1ドル160円台に下がった時点で“覆面介入”か 

4月に入って、外国為替市場でドル高・円安の傾向は一段と強まった。財務省関係者は「あらゆる手段を排除しない」と為替介入を示唆したものの、円安の勢いは止まらなかった。29日の東京市場で一時1ドル=160円台に下落した。34年ぶりの円安水準だ。

160円台に突入したところで、政府のいわゆる“覆面介入”が入ったとみられ、円は一挙に154円台まで上昇し、その後、円がやや弱含みの展開になっている。

円相場の乱高下について記者団の取材に応じる神田真人財務官=2024年4月29日夕、財務省
写真=時事通信フォト
円相場の乱高下について記者団の取材に応じる神田真人財務官=2024年4月29日夕、財務省

円売り圧力が高まった要因の一つは、わが国経済が抱える構造的な問題だ。1990年台初頭以降、経済の実力(潜在成長率)は趨勢的に低下し、賃金、企業の設備投資は伸び悩んだ。人口減少の加速も重なり、経済はかつての活力を失った。
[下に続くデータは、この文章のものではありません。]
This is an optimization exercise on Yosys and OpenROAD, whose aim is small area, a short achievable clock period and few clock cycles per item, not a production implementation.
RTL that was checked went through simulation tests only; none was proved equivalent to the original.

==> inputs of run H <==
## pwm_engine
module pwm_engine (
    input             clk,
    input             rst,         
    input             bus_valid,
    input             bus_write,
    input      [3:0]  bus_addr,    
    input      [1:0]  bus_size,    
    input      [31:0] bus_wdata,
    output            bus_ready,
    output     [31:0] bus_rdata,
    output            bus_err,
    output            ev_valid,
    output     [3:0]  ev_kind,
    output     [7:0]  ev_tmr,
    output     [2:0]  ev_ch,
    output     [31:0] ev_data,
    input             ev_ready
);
==> flow/config.mk <==
export PLATFORM = sky130hd
export DESIGN_NAME = pwm_engine
export DESIGN_NICKNAME = pwm_engine
export VERILOG_FILES = /design/flow/design.v
export SDC_FILE = /design/flow/constraint.sdc
export NUM_CORES = 4
export LEC_CHECK = 0
export CAP_MARGIN = 20
export CORE_MARGIN = 2
export CORE_UTILIZATION = 40
export SLEW_MARGIN = 20
==> flow/constraint.sdc <==
create_clock -name core_clock -period 25.0 [get_ports {clk}]
set_input_delay 5.0000 -clock core_clock [delete_from_list [all_inputs] [get_ports {clk}]]
set_output_delay 5.0000 -clock core_clock [all_outputs]
set_load 0.01 [all_outputs]
standard.sh (not shown) runs the stock make flow with config.mk's settings and CLKGATE_MAP_FILE= SYNTH_SCRIPT=/design/flow/synth_recipe.tcl, a recipe that flattens the netlist after the stock synthesis.
==> flow/flow/run.sh <==
#!/bin/bash
# The standard layout (the standard.sh, standard synthesis unchanged), with
# ORFS's repair_timing asked to leave SETUP_SLACK_MARGIN ns of setup slack at
# the design's clock, so that the paths it achieves are optimised below it,
# and plain buffers (resizable) as the port buffers.
set -uo pipefail
MARGIN=14
if ! bash standard.sh synth > synth.log 2>&1; then tail -40 synth.log; exit 1; fi
if ! bash standard.sh SETUP_SLACK_MARGIN=$MARGIN "BUFFER_PORTS_ARGS=-buffer_cell sky130_fd_sc_hd__buf_4" finish > layout.log 2>&1; then tail -40 layout.log; exit 1; fi
==> run D (differences from run H) <==
--- a/flow/design.v
+++ b/flow/design.v
@@ -78,17 +78,17 @@
     reg        cur_act;
     reg        cur_reg;
     reg        is_start;
     reg        pbad_r;      
     reg        fq_run;      
     reg        rel_go;      
     reg        qr_go;       
     reg        qr_go2;      
-    reg [6:0]  qm_r;        
+    reg [22:0] qxm_r;       
     reg        qr_ok;       
     reg [31:0] rel_r;
     reg [1:0]  rv_sel;      
     reg [9:0]  cu_d;
     reg [22:0] cu_q;
     reg [9:0]  cu_r;
     reg        ev_valid_r;
     reg [3:0]  ev_kind_r;
@@ -201,19 +201,24 @@
                            ((c_op == OP_RDENG) && (c_v[9:8] == 2'd2)));
     wire c_quick = !c_ok || (c_op == OP_CONFIG) ||
                    (((c_op == OP_RDDESC) || (c_op == OP_RDENG)) && !c_rdsh);
     assign ev_valid = first ? fe_valid : ev_valid_r;
     assign ev_kind  = first ? fe_kind : ev_kind_r;
     assign ev_tmr   = {6'd0, first ? (fe_own ? c_t : 2'd0) : ev_tmr_r};
     assign ev_ch    = first ? (fe_own ? c_ch : 3'd0) : ev_ch_r;
     wire out_free = !ev_valid_r || ev_ready;
-    wire done_now = first ? ((fe_valid && c_single && ev_ready) || c_quick)
-                          : ((ph == PH_END) && out_free && !qr_go && !qr_go2) || (ph == PH_RDSH);
-    assign bus_ready = rej || (busy ? done_now : !(bus_write && !bus_addr[3] && bus_addr[2]));
+    wire dn_end   = (ph == PH_END) && !qr_go && !qr_go2;
+    wire dn_now   = first ? c_quick : ((dn_end && !ev_valid_r) || (ph == PH_RDSH));
+    wire dn_ev    = first ? (fe_valid && c_single) : dn_end;
+    wire done_now = dn_now || (dn_ev && ev_ready);
+    wire rdy_reg  = rej || (busy && dn_now);       
+    wire rdy_ev   = busy && dn_ev;
+    assign bus_ready = rdy_reg || (rdy_ev && ev_ready) ||
+                       (!busy && !(bus_write && !bus_addr[3] && bus_addr[2]));
     wire        f_sign = c_v[31];
     wire [7:0]  f_exp  = c_v[30:23];
     wire [23:0] f_mant = {(f_exp != 8'd0), c_v[22:0]};
     wire [27:0] f_m10  = {f_mant, 3'b000} + {3'b000, f_mant, 1'b0};
     wire [7:0]  f_s    = 8'd133 - f_exp;                  
     wire [11:0] f_t    = f_m10[27:16] >> f_s[3:0];        
     wire [10:0] f_y    = ({1'b0, f_t} + 13'd1) >> 1;      
     wire        f_zero = (f_exp <= 8'd121);               
@@ -396,17 +401,18 @@
         q10_rem = 4'd0;
         q10 = 20'd0;
         for (n = 4; n >= 0; n = n - 1) begin
             q10_t = dstep10({q10_rem, c_v[4*n +: 4]});
             q10[4*n +: 4] = q10_t[7:4];
             q10_rem = q10_t[3:0];
         end
     end
-    wire [31:0] cu_t1 = cu_d * cu_q;
+    wire [22:0] cu_qi = qr_go2 ? qr_q : cu_q;
+    wire [31:0] cu_t1 = cu_d * cu_qi;
     wire [19:0] cu_dr = cu_d * cu_r;
     wire [38:0] cu_drm = cu_dr * 20'd536871;
     wire [9:0]  cu_t2 = cu_drm[38:29];
     wire [6:0]  cu_k  = (cu_d == 10'd0) ? 7'd0 : (cu_d == 10'd1000) ? 7'd100 : 7'd1;
     wire [31:0] ev_sum = ev_t1 + {22'd0, ev_t2} + {25'd0, ev_k};
     assign ev_data = ev_sum;
     reg [N_DESC-1:0] match;
     reg [15:0] mask_c;
@@ -438,22 +444,23 @@
         endcase
     end
     wire [31:0] rm_s  = d_cs[c_i];
     wire [31:0] rel_c = rm_v * rm_s + 32'd2;
     wire [28:0] qx   = rel_r[31:3];
     wire [12:0] qs1  = qx[6:0] + 3 * qx[13:7] + 9 * qx[20:14] + 27 * qx[27:21] + (qx[28] ? 13'd81 : 13'd0);
     wire [7:0]  qs2  = qs1[6:0] + 3 * qs1[12:7];
     wire [6:0]  qm   = (qs2 >= 8'd125) ? qs2 - 8'd125 : qs2[6:0];
-    wire [22:0] qr_q = (qx[22:0] - {16'd0, qm_r}) * 23'h6978d5;
+    wire [22:0] qxm  = qx[22:0] - {16'd0, qm};
+    wire [22:0] qr_q = qxm_r * 23'h6978d5;
     reg [4:0] fq_len;
     always @* begin
         fq_len = 5'd0;
         for (n = 0; n < 17; n = n + 1)
-            if (q_r[n]) fq_len = n + 1;
+            if (q10[n]) fq_len = n + 1;
     end
     reg [19:0] fq_rem0;
     reg [19:0] fq_sh0;
     reg [3:0]  fq_cnt0;
     always @* begin
         case (fq_len)
             5'd1: begin fq_rem0 = 20'd0; fq_sh0 = 20'd400000; fq_cnt0 = 4'd8; end
             5'd2: begin fq_rem0 = 20'd1; fq_sh0 = 20'd551424; fq_cnt0 = 4'd7; end
@@ -561,26 +568,26 @@
                                  ((w_op == OP_SETFREQ) && (operand_r >= 32'd1000010)) ? 2'd3 : 2'd0;
                     cur_t     <= w_dt;
                     cur_ch    <= dc_ch;
                     cur_duty  <= dc_duty;
                     cur_cfg   <= w_idx_ok && d_cfg[w_i];
                     cur_act   <= w_idx_ok && d_act[w_i];
                     cur_reg   <= w_reg;
                     q_r       <= q10[16:0];
+                    fq_rem    <= fq_rem0;
+                    fq_sh     <= fq_sh0;
+                    fq_cnt    <= fq_cnt0;
                     qbig_r    <= (operand_r >= 32'd1000010);
                     qzero_r   <= (operand_r < 32'd10);
                 end
             end
             if (busy && first) begin
                 is_start <= (c_op == OP_START);
                 fq_run   <= c_ok && (c_op == OP_SETFREQ) && !qbig_r;
-                fq_rem   <= fq_rem0;
-                fq_sh    <= fq_sh0;
-                fq_cnt   <= fq_cnt0;
                 if (c_ok && c_fq0) begin
                     sh_q[c_t]   <= 23'd0;
                     sh_r[c_t]   <= 10'd2;
                     sh_v[c_t]   <= 1'b1;
                     cu_q        <= 23'd0;
                     cu_r        <= 10'd2;
                     qr_ok       <= 1'b1;
                 end
@@ -686,17 +693,17 @@
                             ev_t1      <= rel_r;
                             ev_t2      <= 10'd0;
                             ev_k       <= 7'd0;
                             ph         <= PH_SCAN;
                         end
                     end
                     PH_SCAN: begin
                         if (s1_v) begin
-                            if (qr_ok) begin
+                            if (qr_ok || qr_go2) begin
                                 ev_valid_r <= 1'b1;
                                 ev_kind_r  <= E_WR_COMPARE;
                                 ev_tmr_r   <= cur_t;
                                 ev_ch_r    <= s1_ch;
                                 ev_t1      <= cu_t1;
                                 ev_t2      <= cu_t2;
                                 ev_k       <= cu_k;
                                 s1_v       <= (mask_r != 16'd0);
@@ -734,38 +741,41 @@
                         ev_t2      <= 10'd0;
                         ev_k       <= 7'd0;
                         ph         <= PH_END;
                     end
                     default: ;
                     endcase
                 end
             end
-            if (busy && !first && fq_run) begin
+            if (busy && (first || fq_run)) begin
                 fq_rem <= fq_rem_n;
                 fq_sh  <= fq_sh_n;
                 fq_cnt <= fq_cnt - 4'd1;
                 if (fq_cnt == 4'd0) begin
                     fq_run <= 1'b0;
-                    rel_go <= 1'b1;
-                    rv_sel <= 2'd2;
+                    if (!first || (c_ok && (c_op == OP_SETFREQ) && !qbig_r)) begin
+                        rel_go <= 1'b1;
+                        rv_sel <= 2'd2;
+                    end
                 end
             end
             if (busy && rel_go) begin
                 rel_r <= rel_c;
                 qr_go <= 1'b1;
             end
-            if (qr_go)
-                qm_r <= qm;
+            if (qr_go) begin
+                qxm_r       <= qxm;
+                cu_r        <= {qm, rel_r[2:0]};
+                sh_r[cur_t] <= {qm, rel_r[2:0]};
+            end
             if (qr_go2) begin
                 sh_q[cur_t] <= qr_q;
-                sh_r[cur_t] <= {qm_r, rel_r[2:0]};
                 sh_v[cur_t] <= 1'b1;
                 cu_q        <= qr_q;
-                cu_r        <= {qm_r, rel_r[2:0]};
                 qr_ok       <= 1'b1;
             end
             if (per_we)
                 d_per[c_i] <= per_wd;
             if (duty_we)
                 d_duty[c_i] <= duty_wd;
             if (busy && done_now) begin
                 busy     <= 1'b0;
CORE_UTILIZATION = 60   (was 40)
==> run Z (differences from run H) <==
--- a/flow/design.v
+++ b/flow/design.v
@@ -104,25 +104,26 @@
     reg        qbig_r;      
     reg        qzero_r;     
     reg [3:0]  fq_cnt;      
     reg [19:0] fq_rem;
     reg [19:0] fq_sh;       
     integer n;
     wire acc_bad = (bus_size != 2'd2) || (bus_addr[1:0] != 2'd0);
     wire acc_cmd = bus_write && !acc_bad && (bus_addr[3:2] == 2'd1);
-    wire acc_ok = bus_size[1] && !bus_size[0] && !bus_addr[1] && !bus_addr[0];
-    wire rs_op  = acc_ok && !bus_addr[3] && !bus_addr[2];
-    wire rs_cmd = acc_ok && !bus_addr[3] &&  bus_addr[2];
-    wire rs_st  = acc_ok &&  bus_addr[3] && !bus_addr[2];
-    wire rs_rd  = acc_ok &&  bus_addr[3] &&  bus_addr[2];
-    assign bus_rdata = ({32{rs_op}}  & operand_r) |
-                       ({32{rs_cmd}} & command_r) |
-                       ({32{rs_st}}  & {19'd0, reg_cnt, lastop_r, code_r}) |
-                       ({32{rs_rd}}  & rdata_r);
+    reg [31:0] rd_mux;
+    always @* begin
+        case (bus_addr[3:2])
+            2'd0: rd_mux = operand_r;
+            2'd1: rd_mux = command_r;
+            2'd2: rd_mux = {19'd0, reg_cnt, lastop_r, code_r};
+            default: rd_mux = rdata_r;
+        endcase
+    end
+    assign bus_rdata = acc_bad ? 32'd0 : rd_mux;
     assign bus_err   = !busy && acc_bad;
     wire [3:0] w_op = bus_wdata[31:28];
     wire [4:0] w_i  = bus_wdata[20:16];
     wire       w_idx_ok = (bus_wdata[23:16] < N_DESC);
     wire [1:0] w_dt = d_tmr[w_i];
     wire [1:0] w_t  = (w_op == OP_RDENG) ? operand_r[1:0] : w_dt;
     reg w_reg;
     always @* begin
==> flow/flow/run.sh (replaced) <==
#!/bin/bash
# The standard layout (the standard.sh, standard synthesis unchanged), with
# ORFS's repair_timing asked to leave SETUP_SLACK_MARGIN ns of setup slack at
# the design's clock, so that the paths it achieves are optimised below it.
set -uo pipefail
MARGIN=14
if ! bash standard.sh synth > synth.log 2>&1; then tail -40 synth.log; exit 1; fi
if ! bash standard.sh SETUP_SLACK_MARGIN=$MARGIN finish > layout.log 2>&1; then tail -40 layout.log; exit 1; fi
==> impl_metrics.tcl <==
set metrics [dict create \
    final_cell_mix "edfxtp_1, inv_1, nand2_1" \
    layout.filler_cells 32062 \
    critical_path.reg2reg.endpoint "ev_t2[6]$_DFFE_PN_" \
    pg_clk_mw 3.59 \
    area_fraction_in_compound_gates_after_synthesis_pct 8.130 \
    placement.setup.worst_slack_ns 12.08 \
    postLayoutCellArea_sq_um 160300 \
    relSlewSlack_pct 13.99 \
    critical_path_buf_inv_count 5 \
    synth_edf_count 2058 \
    synth_common_cells "edfxtp_1, inv_1, nand2_1" \
    pwr_density_cell_nw_per_um2 146.5 \
    status "finished clean" \
    initial_core_util_pct 40.15 \
]
# the run above: run Z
近年、国際市場で食料等の購入に関して、日本企業が中国などの企業に買い負けるケースも増えた。国内の投資家は、より高い成長を求めて米国株などに資金を振り向けている。さらに、わが国のゴールデンウィークにかけて、海外渡航者のドル買い需要が増加したことも円売りを加速した。

政府が介入しても円安が止まらない根本原因

一方、米国経済は想定以上に強い展開が続いている。3月、4月と米金利の先高観は高まり、外国為替市場では“ドル一強”が鮮明化した。それに対し、4月の金融政策決定会合で日銀が慎重に追加利上げを目指す方針を示した。わが国経済の構造的な問題に内外の金利差拡大観測が加わり、円売りは勢いづいた。
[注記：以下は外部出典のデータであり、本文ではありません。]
This design comes from an exercise in tuning for small area, a short achievable clock period and few clock cycles per item on the open sky130 flow, not from production work.
The RTL was checked by simulation tests, not by an equivalence proof against the original design.

## flow/design.v (module list and top-level ports; edited modules follow where they fit)
// module himg_qmap: 1390 lines
module himg_qmap (
    input  wire        clk,
    input  wire        rst,         
    input  wire        in_valid,
    output wire        in_ready,
    input  wire [1:0]  in_op,
    input  wire [15:0] in_data,
    output wire        out_valid,
    input  wire        out_ready,
    output wire [15:0] out_data
);
  // ...
==> flow/run.sh <==
#!/bin/bash
# synth_recipe.tcl (not shown) runs the flow's synth.tcl, then flattens the netlist and writes it again
# the make line also repeats each setting of config.mk as NAME=value (left out here)
make -C /OpenROAD-flow-scripts/flow DESIGN_CONFIG=/design/flow/config.mk WORK_HOME=/design/flow/orfs CLKGATE_MAP_FILE= SYNTH_SCRIPT=/design/flow/synth_recipe.tcl finish
==> flow/config.mk <==
export PLATFORM = sky130hd
export DESIGN_NAME = himg_qmap
export DESIGN_NICKNAME = himg_qmap
export VERILOG_FILES = /design/flow/design.v
export SDC_FILE = /design/flow/constraint.sdc
export NUM_CORES = 4
export LEC_CHECK = 0
export CAP_MARGIN = 20
export CORE_MARGIN = 2
export CORE_UTILIZATION = 55
export PLACE_DENSITY = 0.65
export SLEW_MARGIN = 20
==> flow/constraint.sdc <==
create_clock -name core_clock -period 14.0 [get_ports {clk}]
set_input_delay 2.8000 -clock core_clock [delete_from_list [all_inputs] [get_ports {clk}]]
set_output_delay 2.8000 -clock core_clock [all_outputs]
set_load 0.01 [all_outputs]
==> metrics.cfg, run 1 <==
[placed_design]
placed_area_mm2 = 0.0572
dp.cells = 6739
gp_congestion = 0.909

[grt]
grt_max_degree = 180
gr-total-overflow = 0
antenna_found_initial = 4
use_met1 = 0.348

[timing]
fin_crit_ps = 5540
finalHoldViolCount = 0

[detailed_routing]
wl_met1_um = 59200
drtIter0Drc = 2737
routed_wl_um = 131000
dr.pass1.iters = 5

[final_layout]
layout_common_cells = inv_1, edfxtp_1, ha_1
final_common_cell = inv_1
final.fill_count = 8536
n_all_buffers = 81
bufAreaShareNonClock = 0.0119
regArea_mm2 = 0.0210

[setup_path]
path_cells = and2_1 -> fa_1 -> inv_1 -> fa_1 -> inv_1 -> fa_1 -> fa_1 -> ha_1 -> a21o_1 -> a21o_1 -> a21oi_1 -> o31ai_1 -> a211oi_1 -> o31ai_1 -> a21oi_1 -> nor2b_1 -> o21a_1 -> o31a_1
r2r_end = p2_R[14]
path_buf_inv = 2
critical_path.endpoint = p2_R[14]
cpMostUsedCell = fa_1
reg2reg_from = dq_1[6]

[status]
status = complete, no violations

[clocking]
postCtsSetupRepairBufs = 0
cts_buffer_depth = 3
cts_tree = done

[synth]
netlist_top_cells_count = inv_1, edfxtp_1, ha_1, nand2_1, o21ai_0
synthAdderAreaFrac = 0.211
synth_edf_count = 646
yosys.area_share.simple = 0.133
ys_top_cells_by_area = edfxtp_1, ha_1, fa_1
synth.cell_area_mm2 = 0.0555

[min_path]
hold_path_startpoint = p1_c[6]
min_path_type = reg -> reg
min_to = p2_c[6]

[floorplan]
die_h_um = 322
design.die.area_mm2 = 0.103

Testbench counts, summed over its fixed seeds: cycles 3,568, items 3,072.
今後も、日本政府はドル売り・円買い介入を行うとみられるものの、その効果は短期的に限定されるだろう。本格的に円安の流れが反転するには、わが国経済の実力の向上が欠かせない。問題が解消に向かう兆候が鮮明化するまで、円売り圧力が続く可能性があるだろう。

4月29日、政府による“覆面介入”とみられる動きで、ドル/円の為替レートは160円台から154円台に反発する場面があった。それでも、4月初旬の151円台を戻すには至らなかった。根強い円売り圧力の背景には、日本経済が長く抱えた課題(構造問題)がある。

バブル崩壊後、国内の株価や地価は下落し景況感は悪化した。その時の経験から、企業経営者はリスク回避の心理を強めコストカットを優先した。労働者は“新卒採用・年功序列・終身雇用”の雇用慣行で、安定した生活を送るため賃上げ要請を弱めた。